The color cathode ray tube according to claim 1, characterized in that said second magnetic bodies are composed of a pair of cylindrical magnetic bodies formed to be discontinuous in the vicinity of the X-axis and arranged symmetrical in the X-Y plane with respect to the X-Z plane.
The color cathode ray tube according to claim 1, characterized in that said second magnetic bodies are composed of integral magnetic bodies formed and disposed in a ring shape.
The color cathode ray tube according to claim 1, characterized in that said second magnetic bodies have substantially the same radius of curvature as an inner surface of the multipole magnet plate.

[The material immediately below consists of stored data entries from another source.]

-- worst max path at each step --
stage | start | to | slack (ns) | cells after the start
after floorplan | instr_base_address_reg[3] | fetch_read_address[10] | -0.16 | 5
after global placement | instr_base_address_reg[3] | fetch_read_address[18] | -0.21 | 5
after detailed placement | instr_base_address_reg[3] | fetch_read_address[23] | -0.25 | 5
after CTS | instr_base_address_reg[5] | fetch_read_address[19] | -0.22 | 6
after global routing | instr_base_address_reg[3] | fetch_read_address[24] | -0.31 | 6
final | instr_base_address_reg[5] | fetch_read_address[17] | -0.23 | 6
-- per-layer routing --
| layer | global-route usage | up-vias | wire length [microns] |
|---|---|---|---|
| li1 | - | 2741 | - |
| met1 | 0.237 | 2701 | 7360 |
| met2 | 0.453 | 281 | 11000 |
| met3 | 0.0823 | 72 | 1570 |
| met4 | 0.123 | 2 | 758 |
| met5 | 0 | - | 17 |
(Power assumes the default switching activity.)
--- config.mk ---
export PLATFORM = sky130hd
export DESIGN_NAME = control_timer_ctrl_regs
export DESIGN_NICKNAME = d
export VERILOG_FILES = /design/src/control_timer_pkg.sv /design/src/control_timer_ctrl_regs.sv /design/src/control_timer_event_filter.sv
export SDC_FILE = /design/constraint.sdc
export NUM_CORES = 1
export LEC_CHECK = 0
export BUFFER_PORTS_ARGS = -buffer_cell sky130_fd_sc_hd__buf_2
export CAP_MARGIN = 5
export CORE_MARGIN = 3
export CORE_UTILIZATION = 55
export DETAILED_ROUTE_END_ITERATION = 6
export GPL_ROUTABILITY_DRIVEN = 0
export GPL_TIMING_DRIVEN = 0
export HOLD_SLACK_MARGIN = 0.02
export PLACE_DENSITY_LB_ADDON = 0.15
export SLEW_MARGIN = 20
export SYNTH_ARGS = -nofsm -noshare
export SYNTH_HDL_FRONTEND = slang
export SYNTH_HIERARCHICAL = 1
export SYNTH_SLANG_ARGS = --single-unit
--- constraint.sdc ---
create_clock -name i_mclk -period 2.9 [get_ports i_mclk]
set_input_delay 0.29 -clock i_mclk [delete_from_list [all_inputs] [get_ports i_mclk]]
set_output_delay 0.29 -clock i_mclk [all_outputs]
set_load 0.02 [all_outputs]
--- src/control_timer_pkg.sv ---
/*
  control_timer_pkg: register offsets, field positions, reset values, modes and
  carrier structs for the control timer register block.
  Assumes byte-wide registers on a plain address/strobe port.
*/
package control_timer_pkg;

  // ---------------------------------------------------------------
  // register offsets
  // ---------------------------------------------------------------
  localparam logic [7:0] ADDR_CLOCK_ENABLE = 8'h00;
  localparam logic [7:0] ADDR_WAVE_MODE = 8'h01;
  localparam logic [7:0] ADDR_ROUTING = 8'h02;
  localparam logic [7:0] ADDR_OVERRIDE = 8'h03;
  localparam logic [7:0] ADDR_STROBE = 8'h04;
  localparam logic [7:0] ADDR_EVENT_A = 8'h08;
  localparam logic [7:0] ADDR_STATUS = 8'h0E;
  localparam logic [7:0] ADDR_CMP_A_SET_L = 8'h28;
  localparam logic [7:0] ADDR_CMP_A_CLR_H = 8'h2B;
  localparam logic [7:0] ADDR_CMP_B_SET_L = 8'h2C;
  localparam logic [7:0] ADDR_CMP_B_CLR_H = 8'h2F;
  localparam logic [7:0] CMP_BANK_MASK = 8'hFC;

  // ---------------------------------------------------------------
  // field positions and reset values
  // ---------------------------------------------------------------
  localparam int EN_BIT = 0;
  localparam int DIV_LSB = 1;
  localparam int DIV_MSB = 2;
  localparam int CE_UPPER_LSB = 3;
  localparam int CE_UPPER_MSB = 6;
  localparam int OUT_D_SRC_BIT = 7;
  localparam int OUT_C_SRC_BIT = 6;
  localparam int FIFTY_BIT = 3;
  localparam int AUTO_UPD_BIT = 1;
  localparam int OVERRIDE_BIT = 0;
  localparam int DISABLE_AT_END_STROBE_BIT = 7;
  localparam int CAP_B_BIT = 4;
  localparam int CAP_A_BIT = 3;
  localparam int RESTART_BIT = 2;
  localparam int SYNC_NOW_BIT = 1;
  localparam int SYNC_EOC_BIT = 0;
  localparam int EV_CFG_LSB = 6;
  localparam int EV_CFG_MSB = 7;
  localparam int EV_EDGE_BIT = 4;
  localparam int EV_ACTION_BIT = 2;
  localparam int EV_TRIG_BIT = 0;
  localparam int ST_CMD_RDY_BIT = 1;
  localparam int ST_EN_RDY_BIT = 0;
  localparam logic [7:0] REG_RESET = 8'h00;
  localparam int FILTER_SAMPLES = 4;

  // ---------------------------------------------------------------
  // enumerations
  // ---------------------------------------------------------------
  typedef enum logic [1:0] {
    SINGLE_RAMP, DOUBLE_RAMP, QUAD_RAMP, UP_DOWN_SLOPE
  } waveform_gen_select_type;

  typedef enum logic [1:0] {
    DEAD_TIME_A, ON_TIME_A, DEAD_TIME_B, ON_TIME_B
  } cycle_state_type;

  localparam logic [1:0] EV_CFG_NEITHER = 2'h0;
  localparam logic [1:0] EV_CFG_FILTER = 2'h1;
  localparam logic [1:0] EV_CFG_ASYNC = 2'h2;

  // ---------------------------------------------------------------
  // carriers
  // ---------------------------------------------------------------
  typedef struct packed {
    logic a_en;
    logic b_en;
    logic [1:0] sel;
    logic [7:0] data;
  } cmp_write_type;

  typedef struct packed {
    logic restart;
    logic capture_a;
    logic capture_b;
    logic load_buffers;
  } timer_cmd_type;

  typedef struct packed {
    logic trigger_a;
    logic fault;
    logic capture;
    logic async_fault;
  } event_out_type;

endpackage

The color cathode ray tube according to claim 1, characterized in that said second magnetic bodies are composed of a pair of magnetic bodies disposed symmetric with respect to the X-Z plane in the X-Y plane in the vicinity of the multipole magnet plate and being arcuated in a range of from 25° to 40° from the Y-axis about an original point or an intersection of the X-, Y- and Z-axes.
The color cathode ray tube according to claim 1, characterized in that said second magnetic bodies are provided integral to the multipole magnetic field generating means.
The color cathode ray tube according to claim 1, characterized in that the multipole magnetic field generating means includes a cylindrical holder, a ring-shaped first magnet plate for generating a four-pole magnetic field, a ring-shaped second magnet plate for generating a six-pole magnetic field, and a spacer provided between the first and second magnet plates, and said second magnetic bodies are provided on an inner surface of the cylindrical holder.
The color cathode ray tube according to claim 15, characterized in that said second magnetic bodies are composed of integral magnetic bodies formed and disposed in a ring shape and are provided as a spacer for the multipole magnetic field generating means.